Task instructions:
Retype, word for word, every line from the one holding "export NUM_CORES = 4" through the one holding "export PLACE_DENSITY = 0.35" in the entries below, both included, and only those lines.

Stored data:

-.-.-

==> job 9381 <==
==> flow/design.v (excerpt) <==
module cpu (
    input clk, 
    input reset,
    output reg [31:0] iaddr,
    input [31:0] idata,
    output reg [31:0] daddr,
    input [31:0] drdata,
    output reg [31:0] dwdata,
    output reg [3:0] dwe
);
Settings: LEC_CHECK=0, ABC_AREA=0, CAP_MARGIN=20, CELL_PAD_IN_SITES_GLOBAL_PLACEMENT=1, CORE_MARGIN=2, CORE_UTILIZATION=53, CTS_CLUSTER_SIZE=37, HOLD_SLACK_MARGIN=0.28, MAX_ROUTING_LAYER=met5, MIN_ROUTING_LAYER=met1, SETUP_SLACK_MARGIN=0.69, SLEW_MARGIN=20, TNS_END_PERCENT=65; clock period 5.87 ns.
run.sh (not shown) runs the stock make flow with config.mk's settings and CLKGATE_MAP_FILE=.
==> job 7356: changes against job 9381 <==
ABC_AREA = unset   (was 0)
CELL_PAD_IN_SITES_GLOBAL_PLACEMENT = unset   (was 1)
CORE_UTILIZATION = 40   (was 53)
CTS_CLUSTER_SIZE = unset   (was 37)
HOLD_SLACK_MARGIN = unset   (was 0.28)
MAX_ROUTING_LAYER = met4   (was met5)
MIN_ROUTING_LAYER = met2   (was met1)
PLACE_DENSITY = 0.6   (was unset)
SETUP_SLACK_MARGIN = 2.77   (was 0.69)
TNS_END_PERCENT = unset   (was 65)
==> flow/constraint.sdc (replaced) <==
create_clock -name core_clock -period 11.0 [get_ports {clk}]
set_input_delay 2.2000 -clock core_clock [delete_from_list [all_inputs] [get_ports {clk}]]
set_output_delay 2.2000 -clock core_clock [all_outputs]
set_load 0.01 [all_outputs]
==> job 4370: changes against job 9381 <==
ABC_AREA = unset   (was 0)
CELL_PAD_IN_SITES_GLOBAL_PLACEMENT = 2   (was 1)
CORE_MARGIN = 6   (was 2)
CORE_UTILIZATION = 40   (was 53)
CTS_CLUSTER_SIZE = unset   (was 37)
HOLD_SLACK_MARGIN = unset   (was 0.28)
MAX_ROUTING_LAYER = unset   (was met5)
MIN_ROUTING_LAYER = unset   (was met1)
SETUP_SLACK_MARGIN = unset   (was 0.69)
SLEW_MARGIN = 15   (was 20)
TNS_END_PERCENT = 80   (was 65)
==> flow/constraint.sdc (replaced) <==
create_clock -name core_clock -period 11.0 [get_ports {clk}]
set_input_delay 2.2000 -clock core_clock [delete_from_list [all_inputs] [get_ports {clk}]]
set_output_delay 2.2000 -clock core_clock [all_outputs]
set_load 0.01 [all_outputs]
==> flow_summary.toml <==
# yosys + openroad results
[status]
outcome = "did not finish"
haltStage = "5_1_grt"
error_line = "[ERROR GRT-0116] Global routing finished with congestion. Check the congestion regions in the DRC Viewer."

[placement]
placed_area_um2 = 73400
dp.final_hpwl_um = 256000

[floorplan]
fp.dieW_um = 414
(the above is from job 7356)
==> flow_summary.toml <==
# flow metrics
[status]
outcome = "finished clean"

[power_and_ir_drop]
pwr-share-seq_pct = 40.2

[grt]
grt_use_met1_pct = 45.9
grt.busiest_layer = "met2"

[floorplan]
fp.dieW_um = 422

[clock_network]
cts.clk_slew.worst_paths_ps = 50

[placement]
placed_area_um2 = 72700
(the above is from job 4370)
==> flow_summary.toml <==
# yosys + openroad results
[placement]
placed_area_um2 = 82400
dp.final_hpwl_um = 244000

[status]
outcome = "did not finish"
haltStage = "5_1_grt"

[synthesis]
fa_ha_area_share_pct = 3.72

[clock_network]
cts_setup_buffers = 182

[floorplan]
fp.dieW_um = 360
(the above is from job 9381)
== run 1 ==
// fft_4pt
module fft_4pt #(
    parameter DATA_WIDTH = 16
) (
    input clk,
    input rst_n,
    input data_valid_in,
    input  signed [DATA_WIDTH-1:0] x0_r,
    input  signed [DATA_WIDTH-1:0] x0_i,
    input  signed [DATA_WIDTH-1:0] x1_r,
    input  signed [DATA_WIDTH-1:0] x1_i,
    input  signed [DATA_WIDTH-1:0] x2_r,
    input  signed [DATA_WIDTH-1:0] x2_i,
    input  signed [DATA_WIDTH-1:0] x3_r,
    input  signed [DATA_WIDTH-1:0] x3_i,
    output data_valid_out,
    output signed [DATA_WIDTH+1:0] X0_r,
    output signed [DATA_WIDTH+1:0] X0_i,
    output signed [DATA_WIDTH+1:0] X1_r,
    output signed [DATA_WIDTH+1:0] X1_i,
    output signed [DATA_WIDTH+1:0] X2_r,
    output signed [DATA_WIDTH+1:0] X2_i,
    output signed [DATA_WIDTH+1:0] X3_r,
    output signed [DATA_WIDTH+1:0] X3_i
);
Size: ~2,400 cells after synthesis, roughly 280 I/O pins, about 0.024 mm2 of cells after synthesis.
clock: 4.86 ns
lec_check: 0
abc_area: 0
cap_margin: 20
cell_pad_in_sites_detail_placement: 0
core_aspect_ratio: 0.53
core_margin: 2
core_utilization: 66
gpl_timing_driven: 1
max_routing_layer: met4
min_routing_layer: met1
setup_slack_margin: 1.11
slew_margin: 20
run.sh (not shown) runs the stock make flow with config.mk's settings and CLKGATE_MAP_FILE=.
Run 1 closes out successfully: all stages finished, all timing, DRC and antenna checks passed.
==> flow/design.v (excerpt) <==
module ResonantLowPassFilter(
    input clk,
    input signed [15:0] audio_in,
    input signed [15:0] cutoff,
    input signed [15:0] resonance,
    input signed [15:0] gain,
    input reset_n,
    output reg signed [15:0] filtered_audio
);
==> flow/config.mk <==
export PLATFORM = sky130hd
export DESIGN_NAME = ResonantLowPassFilter
export DESIGN_NICKNAME = ResonantLowPassFilter
export VERILOG_FILES = /design/flow/design.v
export SDC_FILE = /design/flow/constraint.sdc
export NUM_CORES = 4
export LEC_CHECK = 0
export CAP_MARGIN = 0
export CELL_PAD_IN_SITES_DETAIL_PLACEMENT = 0
export CELL_PAD_IN_SITES_GLOBAL_PLACEMENT = 0
export CORE_ASPECT_RATIO = 0.88
export CORE_MARGIN = 2
export CORE_UTILIZATION = 72
export CTS_CLUSTER_DIAMETER = 104
export CTS_CLUSTER_SIZE = 35
export GPL_ROUTABILITY_DRIVEN = 1
export GPL_TIMING_DRIVEN = 1
export HOLD_SLACK_MARGIN = -0.05
export MAX_ROUTING_LAYER = met4
export MIN_ROUTING_LAYER = met1
export PLACE_DENSITY = 0.35
export SETUP_SLACK_MARGIN = 0.81
export SLEW_MARGIN = 5
==> flow/constraint.sdc <==
create_clock -name core_clock -period 6.58 [get_ports {clk}]
set_input_delay 1.3160 -clock core_clock [delete_from_list [all_inputs] [get_ports {clk}]]
set_output_delay 1.3160 -clock core_clock [all_outputs]
set_load 0.01 [all_outputs]
run.sh (not shown) runs the stock make flow with config.mk's settings and CLKGATE_MAP_FILE=.
Rerun with:
Settings changed: CAP_MARGIN 0 to 10, CELL_PAD_IN_SITES_DETAIL_PLACEMENT 0 to default, CELL_PAD_IN_SITES_GLOBAL_PLACEMENT 0 to default, CORE_ASPECT_RATIO 0.88 to default, CTS_CLUSTER_DIAMETER 104 to 378, CTS_CLUSTER_SIZE 35 to default, GPL_ROUTABILITY_DRIVEN 1 to default, GPL_TIMING_DRIVEN 1 to default, HOLD_SLACK_MARGIN -0.05 to default, MAX_ROUTING_LAYER met4 to default, MIN_ROUTING_LAYER met1 to default, PLACE_DENSITY 0.35 to default, SETUP_SLACK_MARGIN 0.81 to default, SLEW_MARGIN 5 to 20.
Clock period 6.58 ns to 5.72 ns, I/O delays scaled along.
The changed run completed and failed the layout checks on setup timing.
Utilization went up by 2.7 points.
Cell count went up by 4.3%.
Die area stays flat.
Global-route usage went down by 1.0 points.
Area after synthesis stays the same.
Design area went up by 3.1%.
Setup slack degrades by 0.81 ns.
Fmax went up by 0.81%.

-.-.-

Result of the task:
export NUM_CORES = 4
export LEC_CHECK = 0
export CAP_MARGIN = 0
export CELL_PAD_IN_SITES_DETAIL_PLACEMENT = 0
export CELL_PAD_IN_SITES_GLOBAL_PLACEMENT = 0
export CORE_ASPECT_RATIO = 0.88
export CORE_MARGIN = 2
export CORE_UTILIZATION = 72
export CTS_CLUSTER_DIAMETER = 104
export CTS_CLUSTER_SIZE = 35
export GPL_ROUTABILITY_DRIVEN = 1
export GPL_TIMING_DRIVEN = 1
export HOLD_SLACK_MARGIN = -0.05
export MAX_ROUTING_LAYER = met4
export MIN_ROUTING_LAYER = met1
export PLACE_DENSITY = 0.35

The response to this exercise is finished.